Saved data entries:
`src/rtl/dmem_arbiter.sv`:
```
// rtl/dmem_arbiter.sv - two-port round-robin arbiter and sequencer for the single-port dmem
// One access slot = one IDLE cycle to sample and register the winner, then one ACCESS cycle.
module dmem_arbiter #(
  parameter int AW = 8,
  parameter int DW = 8,
  parameter int CW = 16
) (
  input  logic          clk,
  input  logic          rst_n,
  input  logic          req0,
  input  logic          we0,
  input  logic [AW-1:0] ad0,
  input  logic [DW-1:0] wd0,
  output logic          gnt0,
  output logic          rvalid0,
  input  logic          req1,
  input  logic          we1,
  input  logic [AW-1:0] ad1,
  input  logic [DW-1:0] wd1,
  output logic          gnt1,
  output logic          rvalid1,
  output logic [DW-1:0] rdata,
  output logic          m_wm,
  output logic [AW-1:0] m_ad,
  output logic [DW-1:0] m_in,
  input  logic [DW-1:0] m_out,
  output logic          busy,
  output logic [CW-1:0] tx_cnt
);

  typedef enum logic {IDLE, ACCESS} state_t;

  state_t state;
  logic   last;
  logic   win;
  logic   pick1;

  // Port 1 wins when alone, or on a tie when port 0 was served last.
  assign pick1 = req1 & (~req0 | ~last);

  always_ff @(posedge clk) begin
    if (!rst_n) begin
      state   <= IDLE;
      last    <= 1'b1;
      win     <= 1'b0;
      gnt0    <= 1'b0;
      gnt1    <= 1'b0;
      rvalid0 <= 1'b0;
      rvalid1 <= 1'b0;
      rdata   <= '0;
      m_wm    <= 1'b0;
      m_ad    <= '0;
      m_in    <= '0;
      busy    <= 1'b0;
      tx_cnt  <= '0;
    end else begin
      case (state)
        IDLE: begin
          rvalid0 <= 1'b0;
          rvalid1 <= 1'b0;
          if (req0 | req1) begin
            state  <= ACCESS;
            busy   <= 1'b1;
            last   <= pick1;
            win    <= pick1;
            gnt0   <= ~pick1;
            gnt1   <= pick1;
            m_wm   <= pick1 ? we1 : we0;
            m_ad   <= pick1 ? ad1 : ad0;
            m_in   <= pick1 ? wd1 : wd0;
            tx_cnt <= tx_cnt + {{(CW-1){1'b0}}, 1'b1};
          end
        end
        ACCESS: begin
          state <= IDLE;
          busy  <= 1'b0;
          gnt0  <= 1'b0;
          gnt1  <= 1'b0;
          m_wm  <= 1'b0;
          // m_wm still holds the winner's direction during ACCESS.
          if (!m_wm) begin
            rdata   <= m_out;
            rvalid0 <= ~win;
            rvalid1 <= win;
          end
        end
        default: state <= IDLE;
      endcase
    end
  end

endmodule

```
`config.mk`:
```
export PLATFORM = sky130hd
export DESIGN_NAME = dmem_arbiter
export DESIGN_NICKNAME = d
export VERILOG_FILES = /design/src/rtl/dmem_arbiter.sv
export SDC_FILE = /design/constraint.sdc
export NUM_CORES = 1
export LEC_CHECK = 0
export CORE_UTILIZATION = 25
export DETAILED_ROUTE_END_ITERATION = 8
export PLACE_DENSITY = 0.62
export SLEW_MARGIN = 20
export SYNTH_ARGS = -nofsm -noshare
export SYNTH_HDL_FRONTEND = slang
export SYNTH_SLANG_ARGS = --single-unit
```
`constraint.sdc`:
```
create_clock -name clk -period 2.1 [get_ports clk]
set_clock_uncertainty 0.15 [all_clocks]
set_input_delay 0.315 -clock clk [delete_from_list [all_inputs] [get_ports clk]]
set_output_delay 0.315 -clock clk [all_outputs]
set_load 0.05 [all_outputs]
```
==> results of run 1 <==
## metal layers
| metal | routed length, um | vias to the layer above |
|---|---|---|
| met4 | 30 | 0 |
| met3 | 426 | 2 |
| met2 | 2390 | 77 |
| li1 | - | 942 |
| met5 | 0 | - |
| met1 | 2320 | 852 |
## power breakdown
part / internal (uW) / switching, uW
logic: 237 / 301
clock network: 220 / 282
registers: 981 / 37.3
## sequential cells by signal, summed over array words and instances (netlist names)
register and cells:
gnt0 1, state 1, rdata 8, m_in 8
last 1, m_wm 1, gnt1 1, m_ad 8
rvalid0 1, win 1, rvalid1 1, tx_cnt 16
busy 1
## repair_timing
item	4_1_cts	5_1_grt
hold buffers	0	0
setup endpoints to repair	0	14
gates resized for setup	0	2
## per-stage QoR
step                total power [uW]  area (um2)
floorplan                       1340        1940
global placement                1570        3040
detailed placement              1580        3040
CTS                             2100        3110
global route                    2190        3120
finish                          2060        3120
## cell type report
type / count / area (um2)
inverters: 5 / 18.8
multi-input cells: 139 / 896
repair buffers: 107 / 1030
flip-flops and latches: 49 / 981
clock buffers: 5 / 68.8
clock inverters: 1 / 5.00
well taps: 99 / 124
fillers: 755 / 4250
## worst max-delay path by stage
stage,slack (ps),depth (start not counted),start,endpoint
floorplan,110,4,tx_cnt[0]$_SDFFE_PN0P_,tx_cnt[15]$_SDFFE_PN0P_
global placement,-170,5,req0,m_ad[2]$_SDFFE_PN0P_
detailed placement,-210,5,req0,m_in[3]$_SDFFE_PN0P_
CTS,50,1,tx_cnt[5]$_SDFFE_PN0P_,tx_cnt[5]
global route,0.6,1,tx_cnt[5]$_SDFFE_PN0P_,tx_cnt[5]
finish,80,1,tx_cnt[5]$_SDFFE_PN0P_,tx_cnt[5]
## cell usage in the layout, fill, tap and decap left out
cell and n:
or3_1 6, buf_4 18, a211o_1 1, xor2_1 4
o21ai_0 6, and2_0 1, a21oi_1 9, dlymetal6s2s_1 1
nor4b_1 1, nor3_1 2, a211oi_2 1, nor2b_1 2
mux2i_1 11, ha_1 1, nand4_1 5, a211oi_1 1
nor2_1 40, nand2b_1 4, and3_1 2, a222oi_1 16
clkdlybuf4s50_1 88, nand3_1 5, nor3_4 1, nor4_2 1
xnor2_1 6, clkinv_1 1, inv_1 4, o21ba_2 1
clkinv_2 1, and4_1 1, clkbuf_8 5, a22oi_1 1
nor4_1 1, dfxtp_1 49, o21bai_2 1, nand2_1 8
## synthesized netlist by cell type, types with 2 or more instances
cell / n
nand4_1: 5
xnor2_1: 6
or3_1: 6
nor3_1: 2
o21ai_0: 6
a21oi_1: 9
nand3_1: 5
dfxtp_1: 49
nor2b_1: 2
a222oi_1: 16
clkbuf_1: 4
nand2_1: 8
nor2_1: 40
inv_1: 4
xor2_1: 4
and3_1: 2
buf_2: 7
mux2i_1: 11
nand2b_1: 4
## cell families after synthesis
| logic type | after synthesis | share of synthesized area (%) |
|---|---|---|
| XOR/XNOR | 10 | 4.52 |
| AND/OR/NAND/NOR | 80 | 20.0 |
| adder cells (fa/ha/maj) | 1 | 0.646 |
| AO/OA/AOI/OAI | 37 | 14.9 |
| flip-flops | 49 | 50.7 |
| buffers and inverters | 16 | 3.55 |
| multiplexers | 11 | 5.69 |
==> out/results.ini, run 1 <==
[critical_path]
r2r-end = tx_cnt[6]$_SDFFE_PN0P_
endpoint_kind = output pin
required_ps = 1630
r2r-start = tx_cnt[0]$_SDFFE_PN0P_
cp_top_family = buffers and inverters
cpMaxStageDelayCell = clkdlybuf4s50_1
start_kind = flip-flop
path_buf_inv = 1
path_class = flip-flop to output pin
r2r_cells = 5
crit_arrival_ps = 1550
cp_slowest_stage_delay_ps = 850
cp_max_fo = 5
regToRegSetupSlack_ps = 390
crit_chain = clkdlybuf4s50_1

[clocking]
numCtsBuffers = 5
cts_setup_buffers = 0
clock_sinks = 49
cts_max_level = 2
cts_tree = done
cts.clk_slew.worst_paths_ps = 80
cts.path.max_buffers = 2
clk_latency_ps = 280
clockRootBuffer = clkbuf_8

[worst_hold_path]
hold_start = rdata[2]$_SDFFE_PN0P_
hold_class = flip-flop to flip-flop
min_to = rdata[2]$_SDFFE_PN0P_
hold-path-cell-count = 2

[grt]
antenna_found_initial = 0
grt.overflow.total = 0
grt_usage_pct = 13.5
grt_pass1_vias = 1824
grt_first_pass_wirelength_um = 8850
met3_usage_pct = 5.08
grt.busiest_layer = met2
grt_util_met1_pct = 16.3
grt_max_degree = 23
grt.met2_usage_pct = 22.5

[synth]
ys_top_cells_by_area = dfxtp_1, a222oi_1, nor2_1
syn-num-nets = 251
yosysSeqAreaShare_pct = 50.7
ys.flop_type = dfxtp_1
syn_area_mm2 = 0.00194
ys_async_sr_fraction_pct = 0
ys_ff_latch = 49
synth_edf_count = 0
synth_top_area_cell = dfxtp_1
syn_inst = 204
avgSynthCellArea_um2 = 9.49
synth_top_area_share_pct = 50.7
synth.distinct_cells = 33
synth_warnings = 0

[outcome]
status = finished, final reports clean

[sta]
finalSetupViolCount = 0
fin_crit_sh_pct = 96.1
fmax_mhz = 495
fin_crit_ps = 2020
hold_ws_ps = 346
tightestPinTransition_ps = 639
setup_tns_ps = 0
rsz0062_at_grt = false
relSlewSlack_pct = 57.3
fin_ws_ps = 81.5
slew_violations = 0
hold_viol_final = 0

[floorplan]
num_io_pins = 92
coreArea_mm2 = 0.00737
die_w_um = 90.0
die-area_mm2 = 0.00810
start_util_pct = 26.3
rows = 31
fp.dieH_um = 90.0

[drt]
detail-route-antenna-nets = 0
routed_wl_um = 5170
drt_pass1_iterations = 5
via_per_inst = 4.62
dr.first_iter.drc_count = 90
num_vias = 1873
wl_per_cell_um = 12.8
drc = 0

[cells_and_area]
fin_nets = 354
syn2layout_area_growth_pct = 61.3
postLayoutCoreUtil_pct = 42.4
final_layout_size_suffix_gt1_share_pct = 9.48
antenna_cells = 0
layoutNonFillerInstCount = 405

[place]
dp_hpwl_um = 3940
port_buffers = 91
dp_slack_ps = -206
place_congestion = 0.756
post-place-cells = 399

[pwr]
worst_ir_drop_vdd_mv = 0.318
p_per_area_mw_per_mm2 = 659
p_leak_uw = 0.00116

[flow_run]
max_cap_viol_count = 0

No activity file was read; power rests on OpenSTA's default activity.
==> run 2: changes to the inputs <==
--- a/config.mk
+++ b/config.mk
@@ -5,9 +5,9 @@
 export SDC_FILE = /design/constraint.sdc
 export NUM_CORES = 1
 export LEC_CHECK = 0
-export CORE_UTILIZATION = 25
+export CORE_UTILIZATION = 40
 export DETAILED_ROUTE_END_ITERATION = 8
-export PLACE_DENSITY = 0.62
+export PLACE_DENSITY = 0.87
 export SLEW_MARGIN = 20
 export SYNTH_ARGS = -nofsm -noshare
 export SYNTH_HDL_FRONTEND = slang
==> run 2 against run 1 <==
Net effect:
- first-iteration DRC count up 41%
- non-clock buffer count is 5 lower
- core utilization rose by 25 points
- clock power increased by 8.4%
- critical endpoint is now tx_cnt[3]
- combinational power barely moved
- via count rose by 0.69%
- critical path depth did not move
- final cell count is 13% lower
- routed wire length fell by 7.7%
- global-route usage is 5.6 points higher
- hold slack worse by 17 ps
==> out/results.ini, run 2 (synthesis gave the netlist of run 1 again) <==
[outcome]
status = finished, final reports clean

[sta]
finalSetupViolCount = 0  ; unchanged
fmax_mhz = 486  ; -1.8%
relSlewSlack_pct = 57.7  ; +0.43 points
rsz0062_at_grt = false
slew_violations = 0  ; unchanged
tightestPinTransition_ps = 633  ; -6.41 ps
fin_crit_ps = 2060  ; +37.6 ps
fin_crit_sh_pct = 97.9  ; +1.8 points
hold_ws_ps = 328  ; -17.5 ps
hold_viol_final = 0  ; unchanged

[critical_path]
cp_top_family = buffers and inverters
endpoint_kind = output pin
cp_slowest_stage_delay_ps = 850  ; about the same
path_class = flip-flop to output pin
path_buf_inv = 1  ; unchanged
worst-path-stages = 1  ; unchanged
required_ps = 1630  ; about the same
cp_max_fo = 7  ; +2
r2r_cells = 4  ; -1
crit_arrival_ps = 1590  ; +40 ps
start_kind = flip-flop
crit_chain = clkdlybuf4s50_1
cpMaxStageDelayCell = clkdlybuf4s50_1

[floorplan]
die-area_mm2 = 0.00512  ; -37%
coreArea_mm2 = 0.00450  ; -39%
rows = 24  ; -23%
num_io_pins = 92  ; unchanged
die_w_um = 71.6  ; -20%
fp.dieH_um = 71.6  ; -20%
start_util_pct = 43.0  ; +17 points

[clocking]
cts.clk_slew.worst_paths_ps = 80  ; about the same
cts.path.max_buffers = 2  ; unchanged
cts_tree = done
clock_sinks = 49  ; unchanged
cts_max_level = 2  ; unchanged
clk_latency_ps = 290  ; about the same
clockRootBuffer = clkbuf_8
hold_buffers = 0  ; unchanged
numCtsBuffers = 5  ; unchanged

[flow_run]
max_cap_viol_count = 0  ; unchanged

[grt]
antenna_found_initial = 0  ; unchanged
grt_pass1_vias = 1750  ; -4.1%
grt_max_degree = 21  ; -8.7%
grt_first_pass_wirelength_um = 7800  ; -12%
grt.overflow.total = 0  ; unchanged
grt_usage_pct = 19.1  ; +5.6 points

[worst_hold_path]
hold-path-cell-count = 2  ; unchanged
hold_class = flip-flop to flip-flop

[drt]
detail-route-antenna-nets = 0  ; unchanged
via_per_inst = 5.33  ; +15%
wl_per_cell_um = 13.5  ; +5.6%
dr.first_iter.drc_count = 127  ; +41%
drt_pass1_iterations = 7  ; +2
drc = 0  ; unchanged
num_vias = 1886  ; +0.69%
routed_wl_um = 4770  ; -7.7%

[cells_and_area]
postLayoutCoreUtil_pct = 67.7  ; +25 points
largest_register = tx_cnt
layout_commonest_cell = clkdlybuf4s50_1
final_cell_mix = clkdlybuf4s50_1, dfxtp_1, nor2_1
final_layout_size_suffix_gt1_share_pct = 7.62  ; -1.9 points
n_fill_cell = 393  ; -48%
fin_nets = 349  ; -1.4%
antenna_cells = 0  ; unchanged
syn2layout_area_growth_pct = 57.6
layoutNonFillerInstCount = 354  ; -13%
largest_reg_flops = 16  ; unchanged

[pwr]
p_per_area_mw_per_mm2 = 687  ; +4.3%
p_leak_uw = 0.00112  ; -3.2%
worst_ir_drop_vdd_mv = 0.371  ; +17%

[place]
post-place-cells = 347  ; -13%
place_congestion = 0.745  ; -1.4%
port_buffers = 91  ; unchanged
dp_hpwl_um = 3540  ; -10%

## run 2: cell types whose count changed in the layout (fill, tap and decap cells not counted)
cell,delta
buf_12,+1
buf_4,-7
clkbuf_1,+1
clkbuf_8,+1
clkdlybuf4s50_1,+2
clkinv_2,-1
dlymetal6s2s_1,-1
## run 2: what timing repair did
item	4_1_cts	5_1_grt
gates resized for setup	0	1
setup endpoints to repair	0	16
buffers inserted	0	0
## run 2: layer usage
metal	global-route usage [%]	vias up	share of wire (%)
li1	-	935	-
met1	22.6	875	41
met2	33.8	71	50
met3	6.33	5	7.9
met4	4.58	0	0.71
met5	0	-	0
## run 2: cell type report
cell class | instances | area (um2) | area share, %
inverter | 5 | 18.8 | 0.615
multi-input combinational | 139 | 896 | 29.4
tap | 52 | 65.1 | 2.13
clock buffer | 7 | 86.3 | 2.83
sequential | 49 | 981 | 32.2
timing repair buffer | 102 | 1000 | 32.9
## run 2: worst paths after layout
path / from / endpoint / slack [ps]
max reg2reg: state$_SDFF_PP0_ / tx_cnt[15]$_SDFFE_PN0P_ / 380
max: tx_cnt[3]$_SDFFE_PN0P_ / tx_cnt[3] / 40
min: busy$_SDFFE_PN0P_ / busy$_SDFFE_PN0P_ / 330
min reg2reg: busy$_SDFFE_PN0P_ / busy$_SDFFE_PN0P_ / 330
## run 2: per-stage QoR
| stage | area (um2) | total power (uW) | TNS [ps] | worst slack (ps) |
|---|---|---|---|---|
| floorplan | 1940 | 1340 | 0 | 107 |
| global placement | 2960 | 1560 | -3020 | -196 |
| detailed placement | 2960 | 1570 | -3220 | -248 |
| CTS | 3040 | 2110 | 0 | 41.6 |
| global route | 3050 | 2180 | 0 | 10.3 |
| finish | 3050 | 2100 | 0 | 43.9 |
## run 2: power breakdown
part | total [uW] | switching (uW) | internal, uW
Combinational | 536 | 300 | 236
Sequential | 1020 | 36.2 | 981
Clock | 543 | 281 | 262
Total | 2100 | 617 | 1480
==> run 3: changes to the inputs <==
--- a/config.mk
+++ b/config.mk
@@ -5,8 +5,11 @@
 export SDC_FILE = /design/constraint.sdc
 export NUM_CORES = 1
 export LEC_CHECK = 0
+export CORE_MARGIN = 2
 export CORE_UTILIZATION = 40
 export DETAILED_ROUTE_END_ITERATION = 8
+export GPL_ROUTABILITY_DRIVEN = 0
+export HOLD_SLACK_MARGIN = 0.03
 export PLACE_DENSITY = 0.87
 export SLEW_MARGIN = 20
 export SYNTH_ARGS = -nofsm -noshare
==> run 3 against run 2 <==
Net effect:
- maximum frequency up 1.8%
- core utilization is 2.4 points lower
- critical path depth did not move
- critical path type unchanged
- highest routed layer unchanged
- total power grew 2.1%
- non-clock buffer count is 1 higher
- largest cell class unchanged
- hold slack better by 18 ps
- final cell count rose by 1.1%
- clock power up 9.0%
- die area is 5.7% higher
==> out/results.ini, run 3 (synthesis gave the netlist of run 1 again) <==
[sta]
fin_crit_ps = 2020  ; -36.2 ps
fin_ws_ps = 80.1  ; +36.2 ps
fin_crit_sh_pct = 96.2  ; -1.7 points
slew_violations = 0  ; unchanged
setup_tns_ps = 0  ; unchanged
fmax_mhz = 495  ; +1.8%
rsz0062_at_grt = false
finalSetupViolCount = 0  ; unchanged
relSlewSlack_pct = 58.9  ; +1.2 points
tightestPinTransition_ps = 615  ; -17.8 ps
hold_viol_final = 0  ; unchanged
hold_ws_ps = 346  ; +17.5 ps

[drt]
routed_wl_um = 4840  ; +1.4%
drt_pass1_iterations = 6  ; -1
wl_per_cell_um = 13.5  ; +0.29%
dr.first_iter.drc_count = 155  ; +22%
drc = 0  ; unchanged
via_per_inst = 5.32  ; -0.12%
detail-route-antenna-nets = 0  ; unchanged
num_vias = 1905  ; +1.0%

[floorplan]
die-area_mm2 = 0.00541  ; +5.7%
num_io_pins = 92  ; unchanged
fp.dieH_um = 73.6  ; +2.8%
coreArea_mm2 = 0.00469  ; +4.2%
start_util_pct = 41.3  ; -1.7 points
die_w_um = 73.6  ; +2.8%
rows = 25  ; +4.2%

[clocking]
cts.clk_slew.worst_paths_ps = 90  ; about the same
cts.path.max_buffers = 2  ; unchanged
cts_tree = done
cts_max_level = 2  ; unchanged
numCtsBuffers = 5  ; unchanged
clockRootBuffer = clkbuf_8
clk_latency_ps = 300  ; about the same
hold_buffers = 0  ; unchanged
clock_sinks = 49  ; unchanged

[grt]
grt.overflow.total = 0  ; unchanged
grt_max_degree = 23  ; +9.5%
grt_first_pass_wirelength_um = 7860  ; +0.72%
antenna_found_initial = 0  ; unchanged
grt_pass1_vias = 1780  ; +1.7%
grt_usage_pct = 19.0  ; -0.10 points

[cells_and_area]
final_cell_mix = clkdlybuf4s50_1, dfxtp_1, nor2_1
final_layout_size_suffix_gt1_share_pct = 8.55  ; +0.94 points
largest_register = tx_cnt
largest_reg_flops = 16  ; unchanged
layout_commonest_cell = clkdlybuf4s50_1
syn2layout_area_growth_pct = 58.4
antenna_cells = 0  ; unchanged
design_area_mm2 = 0.00307  ; +0.49%
fin_nets = 350  ; +0.29%

[critical_path]
path_buf_inv = 1  ; unchanged
start_kind = flip-flop
cp_top_family = buffers and inverters
cpMaxStageDelayCell = clkdlybuf4s50_1
endpoint_kind = output pin
crit_arrival_ps = 1550  ; -40 ps
cp_slowest_stage_delay_ps = 840  ; about the same
crit_chain = clkdlybuf4s50_1
cp_max_fo = 7  ; unchanged
path_class = flip-flop to output pin
required_ps = 1630  ; about the same

[pwr]
worst_ir_drop_vdd_mv = 0.453  ; +22%
p_leak_uw = 0.00115  ; +2.6%
p_per_area_mw_per_mm2 = 698  ; +1.6%

[place]
dp_slack_ps = -224  ; +24.0 ps
dp_hpwl_um = 3740  ; +5.7%
postPlaceCellArea_mm2 = 0.00296  ; about the same
port_buffers = 91  ; unchanged

[flow_run]
max_cap_viol_count = 0  ; unchanged

[outcome]
status = finished, final reports clean

[worst_hold_path]
hold_class = flip-flop to flip-flop

[run 3: stage by stage]
stage / util, % / power (uW) / std cells
after detailed placement: 63.0 / 1570 / 350
after CTS: 65.1 / 2160 / 358
after global placement: 63.0 / 1560 / 350
after floorplan: - / 1340 / 204
after global routing: 65.3 / 2240 / 358
final: 65.3 / 2140 / 358
[run 3: power breakdown]
| group | internal, uW | total [uW] | leakage, uW | switching [uW] |
|---|---|---|---|---|
| sequential | 981 | 1020 | 0.000401 | 37.6 |
| clock | 298 | 592 | 0.0000542 | 294 |
| combinational | 231 | 529 | 0.000696 | 298 |
[run 3: path summary, 6_finish.rpt]
kind | startpoint | endpoint | slack, ps | depth (start not counted)
worst max-delay path | tx_cnt[3]$_SDFFE_PN0P_ | tx_cnt[3] | 80 | 1
worst max register to register | tx_cnt[0]$_SDFFE_PN0P_ | tx_cnt[6]$_SDFFE_PN0P_ | 370 | 5
worst min register to register | busy$_SDFFE_PN0P_ | busy$_SDFFE_PN0P_ | 350 | 2
worst min-delay path | busy$_SDFFE_PN0P_ | busy$_SDFFE_PN0P_ | 350 | 2
[run 3: cell type report]
class / instances / area, um2
well taps: 54 / 67.6
clock inverters: 1 / 5.00
flip-flops and latches: 49 / 981
clock buffers: 7 / 96.3
multi-input cells: 139 / 896
inverters: 5 / 18.8
repair buffers: 103 / 1000
fillers: 385 / 1630
[run 3: per-layer routing]
layer / up-vias / GRT usage [%] / wire, um
met5: - / 0 / 0
met2: 93 / 31.7 / 2370
met4: 0 / 6.67 / 63
met3: 6 / 8.23 / 463
met1: 866 / 21.7 / 1940
li1: 940 / - / -
[run 3: repair_timing]
item	in CTS	in global routing
resized for setup	0	2
setup buffers	0	0
endpoints found under the setup margin	0	12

What you have to do >>
Pick every line of the data that includes the string "types".

Reply >>
## synthesized netlist by cell type, types with 2 or more instances
## run 2: cell types whose count changed in the layout (fill, tap and decap cells not counted)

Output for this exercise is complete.